Customer Success
PrepBusiness: Eliminating Mysterious Downtime
While Doubling Hardware
"We couldn't find anyone else offering the combination of engineering time, on-call SLA, and infrastructure that Lithus
provides. Instead of just migrating our infrastructure, they solved problems we'd been
struggling with for months, without us having to hire additional staff."
~ Keith Brink, Founder, PrepBusiness
The Situation
PrepBusiness is a Canadian SaaS company that provides a warehouse management system for Amazon prep centres. Their customers are global, so uptime matters.
They were running on AWS with a mix of ECS, EKS, and RDS. The setup worked, but sporadic outages kept hitting customer-facing services. Nobody could figure out why. The RDS instance was under-resourced, they were relying on external contractors for AWS maintenance, and they had no visibility into what was actually happening inside their stack.
What We Built
Database migration
We set up secure network connections between their AWS infrastructure and our cluster, then ran live database synchronisation with a new redundant PostgreSQL cluster on StackGres. PrepBusiness opted for a weekend maintenance window rather than a more involved zero-downtime switchover. The cutover itself took 15 minutes, well within the maintenance window PrepBusiness had communicated to their customers.
Private cloud cluster
We deployed a single-AZ cluster running our full managed Kubernetes stack that more than doubled their available compute and memory at the same monthly cost.
KubeVirt for VM workloads
We deployed KubeVirt for workloads that need full VMs. This includes dedicated GitHub Actions runners that we operate on PrepBusiness's behalf, so their team gets CI/CD runners without managing the infrastructure.
Finding the Downtime
The mysterious outages were one of PrepBusiness's main pain points, and they persisted after migration. That told us the problem was not infrastructure-related.

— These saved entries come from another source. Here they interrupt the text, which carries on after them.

$ cat src/hw/rtl/ttc_pkg.sv
package ttc_pkg;

    localparam int DEF_FRAC_BITS = 16;
    localparam int LANES         = 5;
    // Partial remainders stay below eight times a 36-bit denominator.
    localparam int RW            = 40;

    localparam logic signed [31:0] OVL_RESET = -32'sd32768;
    localparam logic [16:0]        LOW_RESET = 17'd655;

    localparam logic [1:0] ST_OK         = 2'd0;
    localparam logic [1:0] ST_OVERLOAD   = 2'd1;
    localparam logic [1:0] ST_LOWLIGHT   = 2'd2;
    localparam logic [1:0] ST_DEGENERATE = 2'd3;

    localparam logic CFG_OVERLOAD = 1'b0;
    localparam logic CFG_LOWLIGHT = 1'b1;

    localparam int L_X  = 0;
    localparam int L_Y  = 1;
    localparam int L_U  = 2;
    localparam int L_V  = 3;
    localparam int L_V6 = 4;

    typedef struct packed {
        logic [RW-1:0] rem;
        logic [RW-1:0] dvs;
    } t_lane;

endpackage

$ cat src/hw/rtl/ttc_div_cell.sv
module ttc_div_cell #(
    parameter int QW = ttc_pkg::DEF_FRAC_BITS + 3
) (
    input  logic                                  i_clk,
    input  logic                                  i_rst_n,
    input  logic                                  i_en,
    input  logic                                  i_valid,
    input  logic [1:0]                            i_status,
    input  ttc_pkg::t_lane [ttc_pkg::LANES-1:0]   i_lane,
    input  logic [ttc_pkg::LANES-1:0][QW-1:0]     i_quo,
    output logic                                  o_valid,
    output logic [1:0]                            o_status,
    output ttc_pkg::t_lane [ttc_pkg::LANES-1:0]   o_lane,
    output logic [ttc_pkg::LANES-1:0][QW-1:0]     o_quo
);
    import ttc_pkg::*;

    t_lane [LANES-1:0]         n_lane;
    logic [LANES-1:0][QW-1:0]  n_quo;
    logic [LANES-1:0]          w_ge;

    logic                      r_valid;
    logic [1:0]                r_status;
    t_lane [LANES-1:0]         r_lane;
    logic [LANES-1:0][QW-1:0]  r_quo;

    // One restoring step per lane: the remainder stays below twice the divisor.
    always_comb begin
        for (int l = 0; l < LANES; l++) begin
            w_ge[l]       = i_lane[l].rem >= i_lane[l].dvs;
            n_lane[l].dvs = i_lane[l].dvs;
            n_lane[l].rem = (w_ge[l] ? i_lane[l].rem - i_lane[l].dvs : i_lane[l].rem) << 1;
            n_quo[l]      = {i_quo[l][QW-2:0], w_ge[l]};
        end
    end

    always_ff @(posedge i_clk) begin
        if (!i_rst_n) begin
            r_valid <= 1'b0;
        end else if (i_en) begin
            r_valid <= i_valid;
        end
        if (i_en) begin
            r_status <= i_status;
            r_lane   <= n_lane;
            r_quo    <= n_quo;
        end
    end

    assign o_valid  = r_valid;
    assign o_status = r_status;
    assign o_lane   = r_lane;
    assign o_quo    = r_quo;

endmodule

$ cat config.mk
export PLATFORM = sky130hd
export DESIGN_NAME = ttc_div_cell
export DESIGN_NICKNAME = d
export VERILOG_FILES = /design/src/hw/rtl/ttc_pkg.sv /design/src/hw/rtl/ttc_div_cell.sv
export SDC_FILE = /design/constraint.sdc
export NUM_CORES = 1
export LEC_CHECK = 0
export BUFFER_PORTS_ARGS = -buffer_cell sky130_fd_sc_hd__buf_4
export CORE_AREA = 10 10 384 386
export DETAILED_ROUTE_END_ITERATION = 7
export DIE_AREA = 0 0 394 396
export PLACE_DENSITY_LB_ADDON = 0.05
export SYNTH_ARGS = -nofsm -noshare
export SYNTH_HDL_FRONTEND = slang
export SYNTH_SLANG_ARGS = --single-unit
$ cat constraint.sdc
create_clock -name i_clk -period 3.12 [get_ports i_clk]
set_input_delay 0.156 -clock i_clk [delete_from_list [all_inputs] [get_ports i_clk]]
set_output_delay 0.156 -clock i_clk [all_outputs]
set_load 0.005 [all_outputs]
Word-level counts from Yosys, hierarchy flattened --
Cells that the tools add are included.
Storage, ports and cells: output and inout port bits 498, register bits 493, input port bits 501, logic and storage cells 32
Operators by class: mux-type cells 5, add/subtract/negate cells 5, $lt $le $gt $ge 5
Operators by type and width (count):
- >= comparator 40 bit | 5
- two-way mux 39 bit | 5
- subtractor 39 bit | 5

Logic depth before layout (Yosys ltp) --
word-level depth 2, depth in mapped cells 16, depth with buffers taken out 14

Worst setup path before layout --
Ideal clock, no wire load.
kind in2reg, start point input i_lane[200] (netlist name), end point register r_lane (netlist bit o_lane[212]) (data pin), arrival 2.814 ns, buffers on the path 1, path slack 0.046 ns, data required time 2.860 ns, library setup time 0.260 ns, stages on the path 13, path through inv_1 > ha_1 > fa_1 > and2b_1 > o31ai_2 > a211o_1 > a31oi_1 > nor2b_1 > o21ai_1 > a31oi_1 > o31ai_4 > buf_6 > mux2_2
RTL lines:
- from (decl) | line ttc_div_cell.sv:9 | input ttc_pkg::t_lane [ttc_pkg::LANES-1:0] i_lane,
- to (signal assigned) | line ttc_div_cell.sv:45 | r_lane <= n_lane;
- to (decl) | line ttc_div_cell.sv:24 | t_lane [LANES-1:0] r_lane;

==> summary.txt <==
Placed design
  – DP Area: ~40000 µm²
  – Port bufs: between 900 and 1000
  – Hpwl dp: roughly 120000 µm
  – Placer Congestion: ~0.84
  – Pre-CTS setup slack: -689 ps

Timing
  – Setup ws final: around 120 ps
  – Hold Vio Cnt, Final: 0
  – Final setup fails: 0
  – Relative slew slack: 0.560
  – Post-Route Setup TNS: 0 ps
  – Worst Tran Pin Value: between 600 and 700 ps
  – Max Freq: about 0.33 GHz
  – Hold slack: around 120 ps
  – Final critical-path share of the clock period: 0.963
  – Worst Skew: 0 ps
  – Final Max Tran Viols: 0
  – Final min period: 3000 ps

Flow run
  – Total of max-cap violations: 0

Cells and area
  – Layout cells sized above 1: 0.371
  – # nets final: ~5000
  – Syn-to-layout area delta: 71.2%
  – Most common cell after layout, fill and taps aside: buf_4
  – Commonest non-fill, non-tap cells in the layout: buf_4 (1281), dlygate4sd3_1 (499), edfxtp_1 (492), inv_1 (247), a21oi_1 (226)
  – Final non-filler cell area: between 40000 and 50000 µm²

Clock network
  – CTS tree: done
  – Clk buf depth: 3
  – H-tree depth: 3
  – Cts bufs inserted: 71
  – CTS sink count: a little under 500
  – Skew-Pair Late Insertion Delay: about 650 ps
  – CTS root buffer: clkbuf_16
  – Clk pin slew, worst setup/hold paths: 60 ps

Power
  – Clock power share: 0.355
  – LEAKAGE: ~21 nW
  – Max IR drop VDD: 0.386 mV
  – Pwr/cell area: around 490 nW/µm²
  – Sw Ratio: 0.292
  – Internal: roughly 17 mW
  – Design Power: about 23 mW
  – Flop pwr share: 0.359
  – Combinational share of power: 0.286
  – Net Switching: ~6.8 mW

Floorplanning
  – Die area: around 160000 µm²
  – IO Count: ~1000
  – Core footprint: between 100000 and 150000 µm²
  – Initial Util: 0.201
  – Std-Cell Rows: 137
  – Die W: roughly 400 µm
  – Die Ht: slightly below 400 µm

Route
  – Via count: approximately 26000
  – Routed Antenna Nets: 0
  – DRC viols: 0
  – WL/cell: between 20 and 25 µm
  – Via density: 4.21
  – DRT iter0 DRCs: 1062
  – Drt pass-1 iters: 7
  – Final WL: 143000 µm

Global route
  – Global Route Usage Sum: 0.175
  – Global-route wire length before repair: a little over 200000 µm
  – Vias in the first global route: ~28000
  – Pin count of the biggest net entering global routing: 77
  – Remaining global-route overflow: 0
  – Initial antenna violation count: 50

Logic synthesis
  – Combinational family with the most area after synthesis: compound AO/OA/AOI/OAI gates
  – Seq/Total Area, Yosys: 0.529
  – Compound-cell area share of the yosys netlist: 0.148
  – Syn_area_per_cell: ~11 µm²
  – Cells after Synth: around 2500
  – Synth Area in XOR/XNOR: 0.0552
  – Synth Area in Simple Gates: 0.0859
  – Synth Area in Adders: 0.0931
  – Ys async rst share: 0
  – Multiplexer share of the synthesized area: 0.0419
  – Netlist Area Pre-Place: roughly 28000 µm²
  – Post-synth EDFFs: 492
  – Post-synth cell types: 86
  – Yosys reg bits: approximately 490
  – Top FF cell, synth: edfxtp_1
  – Warning count from the yosys run: 0

Worst setup path
  – Slowest cell on the critical path: dlygate4sd3_1
  – Worst path cell trace: dlygate4sd3_1 -> buf_4 -> ha_4 -> a21o_1 -> a211oi_2 -> o311ai_2 -> o21ai_2 -> o221ai_2 -> o41a_1 -> buf_6 -> a221oi_4 -> xnor2_1 -> mux2_2
  – Arr. time, crit path: 3420 ps
  – Critical path's top delay family: compound AO/OA/AOI/OAI gates
  – CP startpoint kind: input port
  – CP Buf/Inv Count: 3
  – Crit Path Category: in2reg
  – WP data required: roughly 3500 ps
  – Worst Path Max Fanout: 3
  – CP max stage delay: around 600 ps
  – CP endpoint kind: register

Worst hold path
  – Type of the worst min-delay path: in2reg

Run status
  – Status: finished clean
[state kept, by name (all words and copies together), names as in the netlist]
register	cells
o_lane	395
o_quo	95
o_status	2
o_valid	1
[cells in the mapped netlist (6+ instances only)]
cell type / count / area share
ha_1: 200 / 0.090
a31oi_1: 20 / 0.0045
clkbuf_1: 26 / 0.0035
inv_1: 249 / 0.033
buf_2: 20 / 0.0036
nor2_1: 145 / 0.019
a41oi_1: 6 / 0.0019
and2_1: 9 / 0.0020
o21bai_1: 31 / 0.0083
buf_6: 7 / 0.0028
o211ai_1: 9 / 0.0024
a21oi_1: 239 / 0.043
nand2b_1: 18 / 0.0040
a21o_1: 89 / 0.024
a211oi_1: 8 / 0.0021
nand3_1: 32 / 0.0057
o21ai_0: 103 / 0.018
edfxtp_1: 492 / 0.53
a21boi_0: 6 / 0.0016
xor2_1: 66 / 0.021
nor2b_1: 31 / 0.0069
o21a_1: 25 / 0.0067
o21ai_1: 30 / 0.0054
buf_4: 10 / 0.0027
or3_1: 6 / 0.0013
nand4_1: 37 / 0.0083
nand2_1: 160 / 0.021
xnor2_1: 110 / 0.034
nor3_1: 27 / 0.0048
o31ai_1: 6 / 0.0016
mux2_2: 96 / 0.039
and3_1: 26 / 0.0058
[path summary, 6_finish.rpt]
check | start | endpoint | slack (ps) | cells past startpoint
worst min register to register | o_valid | o_valid | 1100 | 3
worst max register to register | o_valid | o_valid | 1960 | 3
worst max-delay path | i_lane[214] | o_lane[232] | 120 | 13
worst min-delay path | i_lane[362] | o_lane[363] | 120 | 4
[kinds of logic (layout without fill, tap and decap cells)]
kind of cell | count (synthesis) | after routing
other | 1 | 32
adders and majority gates | 205 | 205
muxes | 104 | 104
DFF | 493 | 493
buffers and inverters | 314 | 2185
xor gates and xnor gates | 176 | 176
and+or+nand+nor | 513 | 513
AOI/OAI and AO/OA | 644 | 644
[metrics by stage]
step,cells,utilization
detailed placement,5560,0.287
global route,6220,0.344
global placement,5560,0.287
finish,6228,0.344
CTS,6177,0.339
floorplan,2454,-
[metal layers]
metal	vias to the layer above	track usage	wire, µm
met5	-	0	122
met4	20	0.0670	5970
met3	207	0.0591	10100
met2	767	0.308	71400
met1	12600	0.193	55800
li1	12700	-	-
[layout make-up]
class	instances	area [µm²]
fill	14300	91300
multi-input combinational	1647	12200
clock buffer	83	1860
antenna	27	67.6
timing repair buffer	1809	15200
sequential	493	14800
tap	1876	2350
inverter	249	938
clock inverter	44	449
[timing repair]
item	in CTS	in global routing
endpoints found under the setup margin	0	189
hold endpoints to repair	524	8
setup buffers	0	9
hold buffers	490	11
gates resized for setup	0	77
[power groups by stage]
stage	clock network, mW	registers, mW	logic (mW)
2_1_floorplan	0	8.55	2.41
3_3_place_gp	0	8.52	6.05
3_5_place_dp	0	8.51	6.03
4_1_cts	8.66	8.39	6.65
5_1_grt	8.87	8.44	7.29
6_report	8.30	8.38	6.68
[worst min-delay path: stages]
cell and delay (ps):
buf_4 90, ha_1 180, xor2_1 70, o21ai_0 160
Note: power is estimated with default switching activity, not from simulation.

We used our observability stack — Prometheus metrics, Loki logging rules, and Grafana dashboards — to instrument the database layer over several weeks. The data eventually showed what was happening: long-running application queries, PostgreSQL autovacuum, and scheduled maintenance jobs were all landing on the database at the same time. CPU usage would peg at around 20 cores for extended periods. With the database saturated, web requests that depended on it would back up and time out after 30 seconds.

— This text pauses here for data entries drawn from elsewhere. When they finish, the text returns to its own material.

[src/hw/rtl/ttc_pkg.sv]
package ttc_pkg;

    localparam int DEF_FRAC_BITS = 16;
    localparam int LANES         = 5;
    // Partial remainders stay below eight times a 36-bit denominator.
    localparam int RW            = 40;

    localparam logic signed [31:0] OVL_RESET = -32'sd32768;
    localparam logic [16:0]        LOW_RESET = 17'd655;

    localparam logic [1:0] ST_OK         = 2'd0;
    localparam logic [1:0] ST_OVERLOAD   = 2'd1;
    localparam logic [1:0] ST_LOWLIGHT   = 2'd2;
    localparam logic [1:0] ST_DEGENERATE = 2'd3;

    localparam logic CFG_OVERLOAD = 1'b0;
    localparam logic CFG_LOWLIGHT = 1'b1;

    localparam int L_X  = 0;
    localparam int L_Y  = 1;
    localparam int L_U  = 2;
    localparam int L_V  = 3;
    localparam int L_V6 = 4;

    typedef struct packed {
        logic [RW-1:0] rem;
        logic [RW-1:0] dvs;
    } t_lane;

endpackage

[src/hw/rtl/ttc_front.sv]
module ttc_front (
    input  logic                                  i_clk,
    input  logic                                  i_rst_n,
    input  logic                                  i_en,
    input  logic                                  i_valid,
    input  logic signed [31:0]                    i_tri_x,
    input  logic signed [31:0]                    i_tri_y,
    input  logic signed [31:0]                    i_tri_z,
    input  logic signed [31:0]                    i_ovl_thr,
    input  logic [16:0]                           i_low_thr,
    output logic                                  o_valid,
    output logic [1:0]                            o_status,
    output ttc_pkg::t_lane [ttc_pkg::LANES-1:0]   o_lane
);
    import ttc_pkg::*;

    logic signed [33:0] n_sum;
    logic signed [36:0] n_den;
    logic signed [36:0] w_lt;
    logic [1:0]         n_status;
    t_lane [LANES-1:0]  n_lane;
    logic [RW-1:0]      w_ux;
    logic [RW-1:0]      w_uy;
    logic [RW-1:0]      w_sum;
    logic [RW-1:0]      w_den;

    logic                r_valid;
    logic [1:0]          r_status;
    t_lane [LANES-1:0]   r_lane;

    always_comb begin
        w_lt  = 37'($signed({1'b0, i_low_thr}));
        n_sum = 34'(i_tri_x) + 34'(i_tri_y) + 34'(i_tri_z);
        n_den = 37'(i_tri_x) + (37'(i_tri_y) <<< 4) - 37'(i_tri_y)
              + (37'(i_tri_z) <<< 1) + 37'(i_tri_z);
        if (i_tri_x < i_ovl_thr) begin
            n_status = ST_OVERLOAD;
        end else if (37'(i_tri_x) < w_lt || 37'(i_tri_y) < w_lt || 37'(i_tri_z) < w_lt) begin
            n_status = ST_LOWLIGHT;
        end else if (!(37'(n_sum) > w_lt && n_den > w_lt)) begin
            n_status = ST_DEGENERATE;
        end else begin
            n_status = ST_OK;
        end
        // Operands only matter on an ok request, where everything is non-negative.
        w_ux  = RW'(unsigned'(i_tri_x));
        w_uy  = RW'(unsigned'(i_tri_y));
        w_sum = RW'(unsigned'(n_sum));
        w_den = RW'(unsigned'(n_den));
        n_lane[L_X].rem  = w_ux;
        n_lane[L_Y].rem  = w_uy;
        n_lane[L_U].rem  = w_ux << 2;
        n_lane[L_V].rem  = (w_uy << 3) + w_uy;
        n_lane[L_V6].rem = (w_uy << 2) + (w_uy << 1);
        n_lane[L_X].dvs  = w_sum << 2;
        n_lane[L_Y].dvs  = w_sum << 2;
        n_lane[L_U].dvs  = w_den << 2;
        n_lane[L_V].dvs  = w_den << 2;
        n_lane[L_V6].dvs = w_den << 2;
    end

    always_ff @(posedge i_clk) begin
        if (!i_rst_n) begin
            r_valid <= 1'b0;
        end else if (i_en) begin
            r_valid <= i_valid;
        end
        if (i_en) begin
            r_status <= n_status;
            r_lane   <= n_lane;
        end
    end

    assign o_valid  = r_valid;
    assign o_status = r_status;
    assign o_lane   = r_lane;

endmodule

[config.mk]
export PLATFORM = sky130hd
export DESIGN_NAME = ttc_front
export DESIGN_NICKNAME = d
export VERILOG_FILES = /design/src/hw/rtl/ttc_pkg.sv /design/src/hw/rtl/ttc_front.sv
export SDC_FILE = /design/constraint.sdc
export NUM_CORES = 1
export LEC_CHECK = 0
export ABC_CLOCK_PERIOD_IN_PS = 14500
export BUFFER_PORTS_ARGS = -buffer_cell sky130_fd_sc_hd__buf_2
export CAP_MARGIN = 10
export CORE_MARGIN = 2
export CORE_UTILIZATION = 24
export DETAILED_ROUTE_END_ITERATION = 10
export SLEW_MARGIN = 20
export SYNTH_ARGS = -nofsm -noshare
export SYNTH_HDL_FRONTEND = slang
export SYNTH_SLANG_ARGS = --single-unit
[constraint.sdc]
create_clock -name i_clk -period 14.5 [get_ports i_clk]
set_clock_uncertainty 0.05 [all_clocks]
set_input_delay 0.725 -clock i_clk [delete_from_list [all_inputs] [get_ports i_clk]]
set_output_delay 0.725 -clock i_clk [all_outputs]
set_load 0.1 [all_outputs]
; Word-level counts from Yosys, hierarchy flattened
; Index checks and enable logic that the tools add are counted.
[word_totals]
regBits = 218
output_inout_bits = 403
wordCells = 27
[classes]
n_addsub = 8
magnitude_cmp = 6
mux = 2
reduce_logical = 3
[ops]
columns = op, count
row1 = $lt 32x18->1, 3
row2 = $add 32x36->37, 1
row3 = $add 37x32->37, 1
row4 = $add 37x33->37, 1
row5 = $gt 37x18->1, 1
row6 = $sub 37x32->37, 1
row7 = $add 35x32->36, 1
row8 = $add 34x33->35, 1
row9 = $add 33x32->34, 1
row10 = $gt 34x18->1, 1
row11 = $add 32x32->33, 1
row12 = $lt 32x32->1, 1
row13 = $mux 2, 2
row14 = $logic_or 1x1->1, 2
row15 = $logic_and 1x1->1, 1

; Logic depth before layout (Yosys ltp)
[logic_depth]
ltp_word = 8
ltp_mapped = 27

; Least setup slack after synthesis
; No wires, ideal clock.
[synth_path]
path_type = input to register
startpoint = in i_tri_x[1]
endpoint = reg r_status[1], in the netlist o_status[1] (data pin)
setup_time_ns = 0.160
arrival_ns = 5.573
required_time_ns = 14.290
setup_slack_ns = 8.717
stages = 22
path_cell_list = fa_1 ha_1 fa_1 a211oi_1 nor2_1 o21ai_0 nor2_1 a211oi_1 o21bai_1 a21oi_1 xnor2_1 ha_1 a21oi_1 o21ai_0 a32o_1 o311ai_0 a32oi_1 or4_1 or4_4 nor3_2 nor4b_1 a41oi_1
[synth_lines]
columns = element, line
row1 = "start, declared", ttc_front.sv:6  ; input logic signed [31:0] i_tri_x,
row2 = "end signal, assigned", ttc_front.sv:69  ; r_status <= n_status;
row3 = "end, declared", ttc_front.sv:28  ; logic [1:0] r_status;

; Worst setup path after layout
[layout_path]
startpoint = in i_tri_y[1]
endpoint = reg r_status[0], in the netlist o_status[0] (data pin)
[layout_via]
elab_chain_cells = 8
word_cells_on_any_way = 14
cone_classes = add/sub (6) / order compare (3) / mux (2) / reduce/logical (3)
[layout_rtl]
columns = element, line
row1 = "start, declared", ttc_front.sv:7  ; input logic signed [31:0] i_tri_y,
row2 = $add 32x36->37, ttc_front.sv:34  ; n_den = 37'(i_tri_x) + (37'(i_tri_y) <<< 4) - 37'(i_tri_y)
row3 = $sub 37x32->37 (*), ttc_front.sv:34
row4 = $add 37x33->37 (*), ttc_front.sv:35  ; + (37'(i_tri_z) <<< 1) + 37'(i_tri_z);
row5 = $add 37x32->37 (*), ttc_front.sv:35
row6 = named net n_den[14], ttc_front.sv:18  ; logic signed [36:0] n_den;
row7 = $gt 37x18->1 (*), ttc_front.sv:40  ; end else if (!(37'(n_sum) > w_lt && n_den > w_lt)) begin
row8 = $logic_and 1x1->1 (*), ttc_front.sv:40
row9 = $mux 2 (*), ttc_front.sv:40
row10 = $mux 2 (*), ttc_front.sv:38  ; end else if (37'(i_tri_x) < w_lt || 37'(i_tri_y) < w_lt || 37'(i_tri_z) < w_lt) begin
; The timed path passes the listed nets; every way through them passes the cells marked *.
; A chain may end at the register's enable or synchronous reset.

==> impl_metrics.tcl <==
set metrics [dict create \
    status "finished clean" \
    gr-usage-all-layers_pct 16.1 \
    wirelength_um 72400 \
    path_max_fanout 8 \
    cts_made_buffers 29 \
    firstDrtPassIters 5 \
    worstPathArrival_ns 6.86 \
    seqPwrFrac_pct 17.4 \
    rsz0062_at_grt "no" \
    cts.clk_slew.worst_paths_ns 0.07 \
    htree_levels 1 \
    overflow 0 \
    drt_first_iter_violations 1107 \
    worst_slew_pin_slew_ns 1.05 \
    endpoint_kind "flop" \
    p_leak_nw 11.3 \
    post-route-min-period_ns 6.49 \
    synth_flop_cell "edfxtp_1" \
    drive_gt1_share_pct 23.5 \
    setup_violations 0 \
    vias 15976 \
    p_sw_share_pct 63.1 \
    grt_max_degree 73 \
    final_hold_viol_count 0 \
    cts_tree "done" \
    slew_headroom_pct 29.2 \
    yosysWarnings 0 \
    final_cell_area_sq_um 23900 \
    die-height_um 295 \
    wire_per_inst_um 20.5 \
    cts_hold_buffers 0 \
    combinationalPowerShare_pct 69.6 \
    ioPinCount 552 \
    grt_pass1_vias 15299 \
    clock-sinks 203 \
    fin_hold_ws_ns 0.298 \
    nets 2916 \
    internal_power_w 0.00202 \
    slew_violations 0 \
    routed_via_density 4.52 \
    antenna_found_initial 23 \
    post_cts_resized 0 \
    synth-seq-cells 203 \
    fp-row-count 106 \
    drc_errors 0 \
    maxCapViolCount 0 \
    coreArea_sq_um 84000 \
    cts_setup_buffers 0 \
    area_growth_pct 17.3 \
    synth_area_sq_um 20400 \
    synth_cell_types 77 \
    dieArea_sq_um 87300 \
    powerDensity_nw_per_um2 229 \
    grt_pass1_wl_um 102000 \
    drt.antenna.violating_nets 0 \
    crit_type "in -> reg" \
    start_kind "input port" \
    ctsRootBufferMaster "clkbuf_16" \
    clkLatencyLatePin_ns 0.59 \
    power.switching_w 0.00346 \
    fmax_mhz 154 \
    async_flop_share_pct 0 \
    cts_buffer_depth 3 \
    synth_edf_count 202 \
    ir_drop_uv 399 \
    synth_cells 2004 \
    initial_core_util_pct 24.3 \
    period_share_pct 44.7 \
    placed_cell_area_sq_um 23000 \
    gp_congestion 0.902 \
    hp-class "in -> reg" \
    critPathRequiredTime_ns 14.88 \
    dp_hpwl_um 59800 \
    setup_tns_ns 0 \
    numPortBuffers 496 \
    ys_seq_area_share_pct 29.8 \
    die_x_um 295 \
    clkPwrFrac_pct 13.1 \
    postSynthAreaPerCell_sq_um 10.2 \
]
final cells by class:
| type | instances | area, sq um |
|---|---|---|
| Antenna cell | 11 | 27.5 |
| Clock buffer | 31 | 733 |
| Clock inverter | 19 | 188 |
| Fill cell | 8882 | 60000 |
| Inverter | 266 | 998 |
| Multi-Input combinational cell | 1375 | 12000 |
| Sequential cell | 203 | 6090 |
| Tap cell | 1134 | 1420 |
| Timing Repair Buffer | 499 | 2510 |
cell usage after synthesis (all sizes together) (26+ instances only):
cell / number / area share, %
ha: 261 / 16
nor3: 26 / 0.66
nand4: 26 / 0.80
nor2: 83 / 1.5
inv: 266 / 4.9
nand3: 32 / 0.79
buf: 202 / 7.4
a21oi: 131 / 3.2
a21o: 78 / 2.9
o21ai: 88 / 2.2
nand2: 71 / 1.3
xor2: 35 / 1.5
edfxtp: 202 / 30
fa: 132 / 13
xnor2: 74 / 3.2
final timing paths:
path                   start     endpoint  slack, ns  depth (start not counted)
setup / recovery  i_tri_y[1]  o_status[0]       8.01                         28
hold / removal       i_rst_n      o_valid       0.30                          2
setup reg to reg     o_valid      o_valid      13.86                          2
hold reg to reg      o_valid      o_valid       0.47                          2
critical path: stages:
cell and delay (ns):
buf_2 0.23, inv_1 0.19, fa_1 0.53, inv_1 0.05
fa_1 0.46, inv_1 0.07, ha_1 0.13, ha_1 0.20
inv_1 0.07, fa_1 0.39, nand2b_1 0.17, a21oi_1 0.33
nor2_1 0.14, nor2_1 0.13, nor2_1 0.07, o21ai_0 0.19
xor2_1 0.24, ha_1 0.28, a21oi_1 0.14, nor2b_1 0.06
o21ai_0 0.14, o21ai_0 0.10, nor2_1 0.11, o21ai_0 0.18
a2111oi_0 0.61, nand4_1 0.18, or4b_1 0.55, a41oi_1 0.22
cell usage in the layout (no fill, tap or decap), drive strengths merged, types with 12 or more instances in the layout:
master and instances:
a211oi 22, a21o 78, a21oi 131, a31oi 12, and3 15, buf 499
clkbuf 31, conb 55, edfxtp 202, fa 132, ha 261, inv 270
nand2 71, nand2b 22, nand3 32, nand4 26, nor2 83, nor2b 24
nor3 26, nor4 12, o21a 23, o21ai 88, o21bai 18, xnor2 74
xor2 35
sequential cells by signal (all words and copies together) (netlist names):
name and count:
o_lane 200, o_status 2, o_valid 1
metrics by stage:
stage	setup WS (ns)	util (%)	total power (W)	cells
after floorplan	8.72	-	0.00419	2058
after global placement	7.41	27.4	0.00478	3477
after CTS	7.92	28.5	0.00553	3527
final	8.01	28.5	0.00548	3538
after detailed placement	7.33	27.4	0.00479	3477
after global routing	7.52	28.5	0.00578	3531
layer usage:
metal	routed length, um	GRT usage (%)
met4	1960	4.35
met3	5580	3.89
met2	34800	27.7
met5	126	0
met1	30000	19.9
power groups by stage:
stage	clock, W	sequential [W]	combinational (W)
after floorplan	0	0.00183	0.00236
after global placement	0	0.000974	0.00380
after detailed placement	0	0.000974	0.00381
after CTS	0.000745	0.000966	0.00382
after global routing	0.000763	0.000971	0.00405
final	0.000716	0.000952	0.00381
logic make-up after synthesis:
logic type,count (synthesis),synth area share [%]
compound gates,460,14.8
xor+xnor,109,4.68
fa+ha+maj,393,29.0
buf+inv,480,12.5
flops,203,29.8
mux,4,0.209
other cells,1,0.0184
simple gates,354,8.94
Note: power is estimated with default switching activity, not from simulation.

During the investigation, we used the spare capacity in the cluster to double the database's available CPU and memory at no extra cost. Once we could see the overlapping loads in the dashboards, we rescheduled the maintenance jobs and tuned the query patterns so they no longer competed with production traffic. The downtime stopped.
"We were struggling to pin down an issue that would cause unpredictable downtime for all our customers. Lithus dug into it with us, built dashboards to help us observe performance across all our services, and ultimately isolated the issue so that we could push out a fix."
~ Keith Brink, Founder, PrepBusiness
The Results
- Doubled compute and memory at the same monthly spend
- Downtime eliminated by tracing overlapping database loads to their source
- 45-day migration from contract to go-live, with 15 minutes of planned downtime
- No more relying on external contractors for day-to-day infrastructure work
Ongoing Work
Since the migration, we have upgraded PrepBusiness's deployment pipeline from NGINX Unit (now deprecated) to FrankenPHP, handled PHP version upgrades, and applied security patches when CVEs landed. We continue to operate their cluster and respond to infrastructure issues so their team can focus on the product. This is what included SRE time looks like in practice.